Targeting fibroblast TNF receptor 1 attenuates type 17 skin inflammation
Kellen Cavagnero, Fengwu Li, Carlos Aguilera, Hannah Jo, Marta Palomo-Irigoyen, Andrea Roso Mares, Hung Chan, Richard L. Gallo
Abstract
Inflammation at epithelial barriers involves a complex cell communication network, with subsets of fibroblasts increasingly recognized as active players in immune cell recruitment. To investigate the role of fibroblasts in interleukin (IL)-17-mediated skin diseases, we analyzed single-cell transcriptomic data from human psoriatic skin and identified tumor necrosis factor (TNF) recognition by TNF receptor 1 (TNFR1) as the most upregulated pathway in immune-acting fibroblasts.

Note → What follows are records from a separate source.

--- config.mk ---
export PLATFORM = sky130hd
export DESIGN_NAME = ddrcs_scheduler
export DESIGN_NICKNAME = d
export VERILOG_FILES = /design/src/hdl/ddrcs_pkg.sv /design/src/hdl/ddrcs_fifo_if.sv /design/src/hdl/ddrcs_fifo.sv /design/src/hdl/ddrcs_scheduler.sv
export SDC_FILE = /design/constraint.sdc
export NUM_CORES = 1
export LEC_CHECK = 0
export ABC_AREA = 1
export BUFFER_PORTS_ARGS = -buffer_cell sky130_fd_sc_hd__buf_2
export CORE_MARGIN = 8
export CORE_UTILIZATION = 35
export CTS_BUF_LIST = sky130_fd_sc_hd__clkbuf_8 sky130_fd_sc_hd__clkbuf_16
export CTS_CLUSTER_SIZE = 30
export DETAILED_ROUTE_END_ITERATION = 7
export PLACE_DENSITY_LB_ADDON = 0.1
export SYNTH_ARGS = -nofsm -noshare
export SYNTH_HDL_FRONTEND = slang
export SYNTH_SLANG_ARGS = --single-unit
--- constraint.sdc ---
create_clock -name mclk_in -period 4.88 [get_ports mclk_in]
set_clock_uncertainty 0.05 [all_clocks]
set_input_delay 1.22 -clock mclk_in [delete_from_list [all_inputs] [get_ports mclk_in]]
set_output_delay 1.22 -clock mclk_in [all_outputs]
set_load 0.005 [all_outputs]
$ cat config.mk
export PLATFORM = sky130hd
export DESIGN_NAME = sxe_exec
export DESIGN_NICKNAME = d
export VERILOG_FILES = /design/src/sxe_pkg.sv /design/src/sxe_alu.sv /design/src/sxe_tbl.sv /design/src/sxe_exec.sv
export SDC_FILE = /design/constraint.sdc
export NUM_CORES = 1
export LEC_CHECK = 0
export ABC_CLOCK_PERIOD_IN_PS = 5200
export BUFFER_PORTS_ARGS = -buffer_cell sky130_fd_sc_hd__buf_2
export CORE_MARGIN = 2
export CORE_UTILIZATION = 55
export CTS_CLUSTER_SIZE = 25
export DETAILED_ROUTE_END_ITERATION = 8
export PLACE_DENSITY = 0.82
export SLEW_MARGIN = 10
export SYNTH_ARGS = -nofsm -noshare
export SYNTH_HDL_FRONTEND = slang
export SYNTH_SLANG_ARGS = --single-unit
export TNS_END_PERCENT = 20
$ cat constraint.sdc
create_clock -name sys_clk_in -period 5.2 [get_ports sys_clk_in]
set_input_delay 0.52 -clock sys_clk_in [delete_from_list [all_inputs] [get_ports sys_clk_in]]
set_output_delay 0.52 -clock sys_clk_in [all_outputs]
set_load 0.01 [all_outputs]
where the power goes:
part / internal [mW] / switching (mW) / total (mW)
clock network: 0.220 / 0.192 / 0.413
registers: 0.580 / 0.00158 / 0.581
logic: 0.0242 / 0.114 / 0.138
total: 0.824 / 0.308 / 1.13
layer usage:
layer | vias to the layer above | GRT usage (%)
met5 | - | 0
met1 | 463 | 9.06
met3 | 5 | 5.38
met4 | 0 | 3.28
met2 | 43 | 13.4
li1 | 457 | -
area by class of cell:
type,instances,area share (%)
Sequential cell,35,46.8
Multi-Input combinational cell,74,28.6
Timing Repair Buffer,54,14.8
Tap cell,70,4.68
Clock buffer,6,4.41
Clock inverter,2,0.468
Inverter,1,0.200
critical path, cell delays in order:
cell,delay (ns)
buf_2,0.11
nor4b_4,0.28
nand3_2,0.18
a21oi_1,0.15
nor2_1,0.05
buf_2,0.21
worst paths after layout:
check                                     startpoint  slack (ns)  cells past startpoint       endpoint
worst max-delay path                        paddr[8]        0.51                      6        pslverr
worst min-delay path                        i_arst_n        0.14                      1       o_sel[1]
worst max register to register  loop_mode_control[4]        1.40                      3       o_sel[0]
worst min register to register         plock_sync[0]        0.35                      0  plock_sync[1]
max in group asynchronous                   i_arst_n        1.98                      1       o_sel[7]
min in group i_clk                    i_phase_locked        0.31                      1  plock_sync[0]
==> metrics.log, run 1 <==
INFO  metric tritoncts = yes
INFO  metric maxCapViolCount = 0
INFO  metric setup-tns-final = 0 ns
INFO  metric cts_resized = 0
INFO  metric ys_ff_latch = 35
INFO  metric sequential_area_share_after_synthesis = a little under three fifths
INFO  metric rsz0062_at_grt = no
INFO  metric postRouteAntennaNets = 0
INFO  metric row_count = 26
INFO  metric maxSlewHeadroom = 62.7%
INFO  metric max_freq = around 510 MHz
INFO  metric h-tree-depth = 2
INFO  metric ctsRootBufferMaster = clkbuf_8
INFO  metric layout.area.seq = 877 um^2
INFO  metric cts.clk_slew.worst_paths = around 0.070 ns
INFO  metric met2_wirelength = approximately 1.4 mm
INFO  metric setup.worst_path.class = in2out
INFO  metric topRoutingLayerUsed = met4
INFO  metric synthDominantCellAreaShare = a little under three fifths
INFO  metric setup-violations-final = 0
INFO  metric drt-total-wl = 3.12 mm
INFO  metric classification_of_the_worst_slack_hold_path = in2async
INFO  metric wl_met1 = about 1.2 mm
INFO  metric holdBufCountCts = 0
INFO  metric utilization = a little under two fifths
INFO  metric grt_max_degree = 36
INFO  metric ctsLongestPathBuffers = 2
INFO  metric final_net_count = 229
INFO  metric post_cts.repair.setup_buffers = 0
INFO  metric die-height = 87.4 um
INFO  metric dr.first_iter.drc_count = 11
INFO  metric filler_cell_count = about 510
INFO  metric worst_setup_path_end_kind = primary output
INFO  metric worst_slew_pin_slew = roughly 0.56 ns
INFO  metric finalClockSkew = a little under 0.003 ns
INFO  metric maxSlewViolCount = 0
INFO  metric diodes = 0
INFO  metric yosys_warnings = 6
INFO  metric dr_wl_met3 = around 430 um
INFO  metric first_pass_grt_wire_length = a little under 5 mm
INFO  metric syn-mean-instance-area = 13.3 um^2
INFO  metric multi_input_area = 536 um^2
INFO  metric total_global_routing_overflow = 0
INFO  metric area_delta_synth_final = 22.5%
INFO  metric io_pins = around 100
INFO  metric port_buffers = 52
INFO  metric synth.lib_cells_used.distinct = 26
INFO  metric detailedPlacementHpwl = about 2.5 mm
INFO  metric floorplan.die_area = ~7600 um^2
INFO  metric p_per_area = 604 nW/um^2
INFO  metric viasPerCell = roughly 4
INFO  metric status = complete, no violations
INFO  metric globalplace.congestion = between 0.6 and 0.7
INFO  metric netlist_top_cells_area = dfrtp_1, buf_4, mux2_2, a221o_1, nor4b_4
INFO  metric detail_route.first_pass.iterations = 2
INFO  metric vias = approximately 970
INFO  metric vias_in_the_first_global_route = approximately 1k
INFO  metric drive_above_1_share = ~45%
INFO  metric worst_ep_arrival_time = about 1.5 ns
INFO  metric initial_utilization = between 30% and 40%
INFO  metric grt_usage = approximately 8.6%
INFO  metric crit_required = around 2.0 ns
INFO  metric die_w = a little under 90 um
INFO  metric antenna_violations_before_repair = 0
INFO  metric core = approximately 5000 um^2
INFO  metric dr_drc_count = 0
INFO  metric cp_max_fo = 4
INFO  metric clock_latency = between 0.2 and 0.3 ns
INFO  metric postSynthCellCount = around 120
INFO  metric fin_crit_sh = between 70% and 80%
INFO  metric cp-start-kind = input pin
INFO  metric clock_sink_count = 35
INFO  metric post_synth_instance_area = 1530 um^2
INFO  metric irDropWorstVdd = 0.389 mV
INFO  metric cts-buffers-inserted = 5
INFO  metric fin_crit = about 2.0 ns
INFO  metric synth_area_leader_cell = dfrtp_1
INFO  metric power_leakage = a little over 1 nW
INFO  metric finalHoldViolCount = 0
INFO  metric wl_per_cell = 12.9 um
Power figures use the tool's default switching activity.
`src/dotc_pkg.sv`:
```
// Purpose: shared constants for the discrete output 1 and trend control block
// Assumes: 250 MHz core clock, 32-bit register port, byte offsets
// Notes:   grade codes rise as quality falls, 0 is the best grade
package dotc_pkg;

   // clock and time base
   localparam int unsigned CLK_MHZ       = 250;
   localparam int unsigned PULSE_UNIT_MS = 1;
   localparam int unsigned MS_CYCLES     = PULSE_UNIT_MS * CLK_MHZ * 1000;

   // register byte offsets
   localparam logic [7:0] OFS_OUTPUT_CFG = 8'h00;
   localparam logic [7:0] OFS_PULSE      = 8'h04;
   localparam logic [7:0] OFS_TREND_CFG  = 8'h08;
   localparam logic [7:0] OFS_DPT_THR    = 8'h0C;
   localparam logic [7:0] OFS_QUALITY    = 8'h10;
   localparam logic [7:0] OFS_STATUS     = 8'h14;
   localparam logic [7:0] OFS_DPT_STATUS = 8'h18;

   // field positions
   localparam int unsigned POS_OUT_ON    = 0;
   localparam int unsigned POS_OUT_STATE = 3;
   localparam int unsigned POS_OUT_MODE  = 4;
   localparam int unsigned POS_TR_MODE   = 0;
   localparam int unsigned POS_TR_PERIOD = 8;
   localparam int unsigned POS_TR_NUMBER = 16;
   localparam int unsigned POS_Q_EN      = 0;
   localparam int unsigned POS_Q_THR     = 4;
   localparam int unsigned POS_ST_EVT    = 8;
   localparam int unsigned POS_ST_TRIG   = 16;

   // output on selections
   localparam logic [2:0] ON_MISMATCH_OR_NOREAD = 3'h0;
   localparam logic [2:0] ON_MATCH              = 3'h1;
   localparam logic [2:0] ON_MISMATCH           = 3'h2;
   localparam logic [2:0] ON_NOREAD             = 3'h3;
   localparam logic [2:0] ON_TREND              = 3'h4;
   localparam logic [2:0] ON_QUALITY            = 3'h5;
   localparam logic [2:0] ON_DIAG_WARNING       = 3'h6;
   localparam logic [2:0] ON_IN_READ_CYCLE      = 3'h7;

   // de-activation modes
   localparam logic [1:0] MODE_PULSE         = 2'h0;
   localparam logic [1:0] MODE_LATCH_OPPOSITE = 2'h2;
   localparam logic [1:0] MODE_LATCH_NEWCYCLE = 2'h3;

   // trend conditions
   localparam logic [1:0] TREND_MISMATCH = 2'h0;
   localparam logic [1:0] TREND_NOREAD   = 2'h1;
   localparam logic [1:0] TREND_DPT      = 2'h2;

   // reset values
   localparam logic [2:0]  RST_OUT_ON    = ON_MISMATCH_OR_NOREAD;
   localparam logic        RST_OUT_STATE = 1'h0;
   localparam logic [1:0]  RST_OUT_MODE  = MODE_PULSE;
   localparam logic [15:0] RST_PULSE     = 16'h01F4;
   localparam logic [1:0]  RST_TR_MODE   = TREND_NOREAD;
   localparam logic [7:0]  RST_TR_PERIOD = 8'h00;
   localparam logic [7:0]  RST_TR_NUMBER = 8'h00;
   localparam logic [15:0] RST_DPT_THR   = 16'h0000;
   localparam logic [3:0]  RST_Q_EN      = 4'h0;
   localparam logic [7:0]  RST_Q_THR     = 8'hAA;

endpackage : dotc_pkg

```
`src/dotc_pulse.sv`:
```
// Purpose: timed pulse of the programmed width in millisecond units
// Assumes: start and abort are single-cycle requests on the core clock
// Notes:   busy rises the cycle after start and lasts width*ms_cycles cycles
`timescale 1ns/1ps
module dotc_pulse #(
   parameter int unsigned MS_CYCLES = dotc_pkg::MS_CYCLES
) (
   input  wire logic        i_clock,
   input  wire logic        i_rst,
   input  wire logic        i_ce,
   input  wire logic        i_start,
   input  wire logic        i_abort,
   input  wire logic [15:0] i_width,
   output logic             o_busy
);

   logic [31:0] ms_cnt_reg;
   logic [15:0] left_reg;

   always_ff @(posedge i_clock)
   begin
      if (i_rst || (i_ce && i_abort))
      begin
         ms_cnt_reg <= 32'h0;
         left_reg   <= 16'h0;
         o_busy     <= 1'b0;
      end
      else if (i_ce)
      begin
         if (i_start)
         begin
            // retrigger restarts the full width
            ms_cnt_reg <= 32'h0;
            left_reg   <= i_width;
            o_busy     <= (i_width != 16'h0);
         end
         else if (o_busy)
         begin
            if (ms_cnt_reg == MS_CYCLES - 1)
            begin
               ms_cnt_reg <= 32'h0;
               left_reg   <= left_reg - 16'h1;
               o_busy     <= (left_reg != 16'h1);
            end
            else
            begin
               ms_cnt_reg <= ms_cnt_reg + 32'h1;
            end
         end
      end
   end

endmodule : dotc_pulse

```
`src/dotc_trend.sv`:
```
// Purpose: trend counting of read-cycle outcomes over a trigger window
// Assumes: event pulses come from engines on the same clock
// Notes:   a window of 0 triggers never closes, counters saturate instead
`timescale 1ns/1ps
module dotc_trend (
   input  wire logic        i_clock,
   input  wire logic        i_rst,
   input  wire logic        i_ce,
   input  wire logic [1:0]  i_mode,
   input  wire logic [7:0]  i_period,
   input  wire logic [7:0]  i_number,
   input  wire logic [15:0] i_dpt_thr,
   input  wire logic        i_dpt_en,
   input  wire logic        i_cycle_start,
   input  wire logic        i_cycle_end,
   input  wire logic        i_no_read,
   input  wire logic        i_mismatch,
   input  wire logic        i_decode,
   output logic             o_hit,
   output logic             o_window_done,
   output logic [7:0]       o_event_count,
   output logic [7:0]       o_trig_count,
   output logic [15:0]      o_last_decodes
);

   logic        nr_seen_reg;
   logic        mm_seen_reg;
   logic [15:0] dec_cnt_reg;
   logic [15:0] dec_now;
   logic        dpt_active;
   logic        dpt_low;
   logic        event_now;
   logic [7:0]  evt_next;
   logic        window_end;

   always_comb
   begin
      dec_now    = (i_decode && dec_cnt_reg != 16'hFFFF) ? dec_cnt_reg + 16'h1 : dec_cnt_reg;
      dpt_active = (i_mode == dotc_pkg::TREND_DPT) && i_dpt_en;
      dpt_low    = dpt_active && (dec_now < i_dpt_thr);
      case (i_mode)
         dotc_pkg::TREND_MISMATCH: event_now = mm_seen_reg || i_mismatch;
         dotc_pkg::TREND_NOREAD:   event_now = nr_seen_reg || i_no_read;
         dotc_pkg::TREND_DPT:      event_now = dpt_low;
         default:                  event_now = 1'b0;
      endcase
      evt_next   = (event_now && o_event_count != 8'hFF) ? o_event_count + 8'h1 : o_event_count;
      window_end = (i_period != 8'h0) && (o_trig_count + 8'h1 == i_period);
   end

   // per read-cycle outcome capture
   always_ff @(posedge i_clock)
   begin
      if (i_rst || (i_ce && i_cycle_end))
      begin
         nr_seen_reg <= 1'b0;
         mm_seen_reg <= 1'b0;
         dec_cnt_reg <= 16'h0;
      end
      else if (i_ce && i_cycle_start)
      begin
         // an outcome in the start cycle belongs to the new cycle, so it is kept
         nr_seen_reg <= i_no_read;
         mm_seen_reg <= i_mismatch;
         dec_cnt_reg <= {15'h0, i_decode};
      end
      else if (i_ce)
      begin
         nr_seen_reg <= nr_seen_reg || i_no_read;
         mm_seen_reg <= mm_seen_reg || i_mismatch;
         dec_cnt_reg <= dec_now;
      end
   end

   // window counters and decision
   always_ff @(posedge i_clock)
   begin
      if (i_rst)
      begin
         o_event_count  <= 8'h0;
         o_trig_count   <= 8'h0;
         o_hit          <= 1'b0;
         o_window_done  <= 1'b0;
         o_last_decodes <= 16'h0;
      end
      else if (i_ce)
      begin
         o_hit         <= 1'b0;
         o_window_done <= 1'b0;
         if (i_cycle_end)
         begin
            o_last_decodes <= dec_now;
            // count reaching the threshold exactly, not passing it, fires once per window
            o_hit <= dpt_low || (i_number != 8'h0 && event_now && evt_next == i_number);
            if (window_end)
            begin
               o_event_count <= 8'h0;
               o_trig_count  <= 8'h0;
               o_window_done <= 1'b1;
            end
            else
            begin
               o_event_count <= evt_next;
               o_trig_count  <= (o_trig_count != 8'hFF) ? o_trig_count + 8'h1 : o_trig_count;
            end
         end
      end
   end

endmodule : dotc_trend

```
`src/dotc_top.sv`:
```
// Purpose: discrete output 1 control with pulse, latch, trend and quality drive
// Assumes: event inputs come from decode, match and grading logic on i_clock
// Notes:   registers sit on a plain strobe port, read data one cycle later
//
// Implementation choices: the address map and the address-and-strobe port.
`timescale 1ns/1ps

module dotc_top #(
   parameter int unsigned MS_CYCLES = dotc_pkg::MS_CYCLES
) (
   input  wire logic        i_clock,
   input  wire logic        i_rst,
   input  wire logic        i_ce,
   input  wire logic [7:0]  i_addr,
   input  wire logic [31:0] i_wdata,
   input  wire logic        i_wr,
   input  wire logic        i_rd,
   output logic [31:0]      o_rdata,
   input  wire logic        i_cycle_start,
   input  wire logic        i_cycle_end,
   input  wire logic        i_good_read,
   input  wire logic        i_no_read,
   input  wire logic        i_match,
   input  wire logic        i_mismatch,
   input  wire logic        i_decode,
   input  wire logic        i_warning_active,
   input  wire logic        i_quality_valid,
   input  wire logic [7:0]  i_grades,
   output logic             o_output1,
   output logic             o_append_decode_count
);

   typedef enum logic [0:0] {
      ST_IDLE,
      ST_LATCH
   } dotc_state_e;

   // configuration registers
   logic [2:0]  out_on_reg;
   logic        out_state_reg;
   logic [1:0]  out_mode_reg;
   logic [15:0] pulse_width_reg;
   logic [1:0]  trend_mode_reg;
   logic [7:0]  trend_period_reg;
   logic [7:0]  trend_number_reg;
   logic [15:0] dpt_thr_reg;
   logic [3:0]  qual_en_reg;
   logic [7:0]  qual_thr_reg;
   logic        dpt_status_reg;

   // activation state
   dotc_state_e st_reg;
   dotc_state_e st_next;
   logic        active_next;
   logic        set_ev;
   logic        clr_ev;
   logic        pulse_start;
   logic        pulse_busy;
   logic [3:0]  qual_met;
   logic        qual_hit;
   logic        trend_hit;
   logic        window_done;
   logic [7:0]  event_count;
   logic [7:0]  trig_count;
   logic [15:0] last_decodes;
   logic [31:0] rdata_next;

   // worse grades carry larger codes, so a grade meets a threshold at or above it
   function automatic logic grade_met(input logic [1:0] grade, input logic [1:0] thr);
      grade_met = (grade >= thr);
   endfunction : grade_met

   function automatic logic hit_write(input logic [7:0] addr, input logic [7:0] ofs, input logic wr);
      hit_write = wr && (addr == ofs);
   endfunction : hit_write

   // register writes
   always_ff @(posedge i_clock)
   begin
      if (i_rst)
      begin
         out_on_reg       <= dotc_pkg::RST_OUT_ON;
         out_state_reg    <= dotc_pkg::RST_OUT_STATE;
         out_mode_reg     <= dotc_pkg::RST_OUT_MODE;
         pulse_width_reg  <= dotc_pkg::RST_PULSE;
         trend_mode_reg   <= dotc_pkg::RST_TR_MODE;
         trend_period_reg <= dotc_pkg::RST_TR_PERIOD;
         trend_number_reg <= dotc_pkg::RST_TR_NUMBER;
         dpt_thr_reg      <= dotc_pkg::RST_DPT_THR;
         qual_en_reg      <= dotc_pkg::RST_Q_EN;
         qual_thr_reg     <= dotc_pkg::RST_Q_THR;
         dpt_status_reg   <= 1'b0;
      end
      else if (i_ce)
      begin
         if (hit_write(i_addr, dotc_pkg::OFS_OUTPUT_CFG, i_wr))
         begin
            out_on_reg    <= i_wdata[dotc_pkg::POS_OUT_ON +: 3];
            out_state_reg <= i_wdata[dotc_pkg::POS_OUT_STATE];
            // code 1 is not a mode, so the old mode is kept
            if (i_wdata[dotc_pkg::POS_OUT_MODE +: 2] != 2'h1)
            begin
               out_mode_reg <= i_wdata[dotc_pkg::POS_OUT_MODE +: 2];
            end
         end
         if (hit_write(i_addr, dotc_pkg::OFS_PULSE, i_wr))
         begin
            pulse_width_reg <= i_wdata[15:0];
         end
         if (hit_write(i_addr, dotc_pkg::OFS_TREND_CFG, i_wr))
         begin
            if (i_wdata[dotc_pkg::POS_TR_MODE +: 2] != 2'h3)
            begin
               trend_mode_reg <= i_wdata[dotc_pkg::POS_TR_MODE +: 2];
            end
            trend_period_reg <= i_wdata[dotc_pkg::POS_TR_PERIOD +: 8];
            trend_number_reg <= i_wdata[dotc_pkg::POS_TR_NUMBER +: 8];
         end
         if (hit_write(i_addr, dotc_pkg::OFS_DPT_THR, i_wr))
         begin
            dpt_thr_reg <= i_wdata[15:0];
         end
         if (hit_write(i_addr, dotc_pkg::OFS_QUALITY, i_wr))
         begin
            qual_en_reg  <= i_wdata[dotc_pkg::POS_Q_EN +: 4];
            qual_thr_reg <= i_wdata[dotc_pkg::POS_Q_THR +: 8];
         end
         if (hit_write(i_addr, dotc_pkg::OFS_DPT_STATUS, i_wr))
         begin
            dpt_status_reg <= i_wdata[0];
         end
      end
   end

   // quality metrics: contrast, print growth, axial non-uniformity, unused error correction
   genvar gi;
   generate
      for (gi = 0; gi < 4; gi++)
      begin : g_qual
         assign qual_met[gi] = qual_en_reg[gi] && grade_met(i_grades[2*gi +: 2], qual_thr_reg[2*gi +: 2]);
      end
   endgenerate
   assign qual_hit = i_quality_valid && (qual_met != 4'h0);

   dotc_trend u_trend (
      .i_clock        (i_clock),
      .i_rst          (i_rst),
      .i_ce           (i_ce),
      .i_mode         (trend_mode_reg),
      .i_period       (trend_period_reg),
      .i_number       (trend_number_reg),
      .i_dpt_thr      (dpt_thr_reg),
      .i_dpt_en       (dpt_status_reg),
      .i_cycle_start  (i_cycle_start),
      .i_cycle_end    (i_cycle_end),
      .i_no_read      (i_no_read),
      .i_mismatch     (i_mismatch),
      .i_decode       (i_decode),
      .o_hit          (trend_hit),
      .o_window_done  (window_done),
      .o_event_count  (event_count),
      .o_trig_count   (trig_count),
      .o_last_decodes (last_decodes)
   );

   // activation condition and its opposite
   always_comb
   begin
      set_ev = 1'b0;
      clr_ev = 1'b0;
      case (out_on_reg)
         dotc_pkg::ON_MISMATCH_OR_NOREAD:
         begin
            set_ev = i_mismatch || i_no_read;
            clr_ev = i_match;
         end
         dotc_pkg::ON_MATCH:
         begin
            set_ev = i_match;
            clr_ev = i_mismatch || i_no_read;
         end
         dotc_pkg::ON_MISMATCH:
         begin
            set_ev = i_mismatch;
            clr_ev = i_match;
         end
         dotc_pkg::ON_NOREAD:
         begin
            set_ev = i_no_read;
            clr_ev = i_good_read;
         end
         dotc_pkg::ON_TREND:
         begin
            set_ev = trend_hit;
            clr_ev = window_done && !trend_hit;
         end
         dotc_pkg::ON_QUALITY:
         begin
            set_ev = qual_hit;
            clr_ev = i_quality_valid && !qual_hit;
         end
         dotc_pkg::ON_IN_READ_CYCLE:
         begin
            set_ev = i_cycle_start;
            clr_ev = i_cycle_end;
         end
         default:
         begin
            // diagnostic warning drives the output through the warning path only
            set_ev = 1'b0;
            clr_ev = 1'b0;
         end
      endcase
   end

   // latch state machine; a set in the same cycle as its clear wins
   always_comb
   begin
      st_next     = st_reg;
      pulse_start = 1'b0;
      if (i_warning_active)
      begin
         st_next = ST_IDLE;
      end
      else
      begin
         case (st_reg)
            ST_IDLE:
            begin
               if (set_ev && out_mode_reg == dotc_pkg::MODE_PULSE)
               begin
                  pulse_start = 1'b1;
               end
               else if (set_ev)
               begin
                  st_next = ST_LATCH;
               end
            end
            ST_LATCH:
            begin
               if (out_mode_reg == dotc_pkg::MODE_PULSE)
               begin
                  st_next = ST_IDLE;
               end
               else if (set_ev)
               begin
                  st_next = ST_LATCH;
               end
               else if (out_mode_reg == dotc_pkg::MODE_LATCH_OPPOSITE && clr_ev)
               begin
                  st_next = ST_IDLE;
               end
               else if (out_mode_reg == dotc_pkg::MODE_LATCH_NEWCYCLE && i_cycle_start)
               begin
                  st_next = ST_IDLE;
               end
            end
            default:
            begin
               st_next = ST_IDLE;
            end
         endcase
         if (st_reg == ST_IDLE && set_ev && out_mode_reg == dotc_pkg::MODE_PULSE)
         begin
            st_next = ST_IDLE;
         end
      end
      // a warning assigned to this output drives it and masks everything else
      active_next = i_warning_active || (st_next == ST_LATCH) || pulse_busy;
   end

   dotc_pulse #(
      .MS_CYCLES (MS_CYCLES)
   ) u_pulse (
      .i_clock (i_clock),
      .i_rst   (i_rst),
      .i_ce    (i_ce),
      .i_start (pulse_start),
      .i_abort (i_warning_active),
      .i_width (pulse_width_reg),
      .o_busy  (pulse_busy)
   );

   always_ff @(posedge i_clock)
   begin
      if (i_rst)
      begin
         st_reg <= ST_IDLE;
      end
      else if (i_ce)
      begin
         st_reg <= st_next;
      end
   end

   // electrical level: normally closed inverts the active state
   always_ff @(posedge i_clock)
   begin
      if (i_rst)
      begin
         o_output1             <= dotc_pkg::RST_OUT_STATE;
         o_append_decode_count <= 1'b0;
      end
      else if (i_ce)
      begin
         o_output1             <= active_next ^ out_state_reg;
         o_append_decode_count <= dpt_status_reg;
      end
   end

   // read mux, unmapped offsets read as zero
   always_comb
   begin
      rdata_next = 32'h0;
      case (i_addr)
         dotc_pkg::OFS_OUTPUT_CFG:
         begin
            rdata_next[dotc_pkg::POS_OUT_ON +: 3]   = out_on_reg;
            rdata_next[dotc_pkg::POS_OUT_STATE]     = out_state_reg;
            rdata_next[dotc_pkg::POS_OUT_MODE +: 2] = out_mode_reg;
         end
         dotc_pkg::OFS_PULSE:      rdata_next[15:0] = pulse_width_reg;
         dotc_pkg::OFS_TREND_CFG:
         begin
            rdata_next[dotc_pkg::POS_TR_MODE +: 2]   = trend_mode_reg;
            rdata_next[dotc_pkg::POS_TR_PERIOD +: 8] = trend_period_reg;
            rdata_next[dotc_pkg::POS_TR_NUMBER +: 8] = trend_number_reg;
         end
         dotc_pkg::OFS_DPT_THR:    rdata_next[15:0] = dpt_thr_reg;
         dotc_pkg::OFS_QUALITY:
         begin
            rdata_next[dotc_pkg::POS_Q_EN +: 4]  = qual_en_reg;
            rdata_next[dotc_pkg::POS_Q_THR +: 8] = qual_thr_reg;
         end
         dotc_pkg::OFS_STATUS:
         begin
            rdata_next[0]                         = o_output1 ^ out_state_reg;
            rdata_next[1]                         = (st_reg == ST_LATCH);
            rdata_next[2]                         = pulse_busy;
            rdata_next[dotc_pkg::POS_ST_EVT +: 8]  = event_count;
            rdata_next[dotc_pkg::POS_ST_TRIG +: 8] = trig_count;
         end
         dotc_pkg::OFS_DPT_STATUS:
         begin
            rdata_next[0]     = dpt_status_reg;
            rdata_next[31:16] = last_decodes;
         end
         default:                  rdata_next = 32'h0;
      endcase
   end

   // read data stand only in the cycle after the strobe
   always_ff @(posedge i_clock)
   begin
      if (i_rst)
      begin
         o_rdata <= 32'h0;
      end
      else if (i_ce)
      begin
         o_rdata <= i_rd ? rdata_next : 32'h0;
      end
   end

endmodule : dotc_top

```
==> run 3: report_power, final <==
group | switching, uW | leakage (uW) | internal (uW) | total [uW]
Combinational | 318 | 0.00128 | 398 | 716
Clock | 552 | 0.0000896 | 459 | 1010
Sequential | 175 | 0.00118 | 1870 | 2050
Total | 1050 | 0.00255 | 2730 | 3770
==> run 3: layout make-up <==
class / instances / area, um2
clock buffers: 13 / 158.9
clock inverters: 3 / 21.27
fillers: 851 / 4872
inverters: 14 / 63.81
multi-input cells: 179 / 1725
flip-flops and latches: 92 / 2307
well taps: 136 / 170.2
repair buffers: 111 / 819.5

Functionally, TNF induced TNFR1-dependent neutrophil chemokine expression in cultured fibroblasts. Transcriptomics of skin from patients treated with TNF inhibitors revealed that expression of fibroblast-derived neutrophil chemokines depends on TNF. To test the significance of TNF recognition by fibroblasts, we developed mice lacking TNFR1 specifically in fibroblasts that showed impaired neutrophil recruitment to the skin after intradermal IL-17A and TNF injection and topical imiquimod treatment. This study establishes TNF signaling in immune-acting fibroblasts as a key driver of type 17 skin inflammation, challenging the prevailing view that TNF acts predominantly through keratinocytes.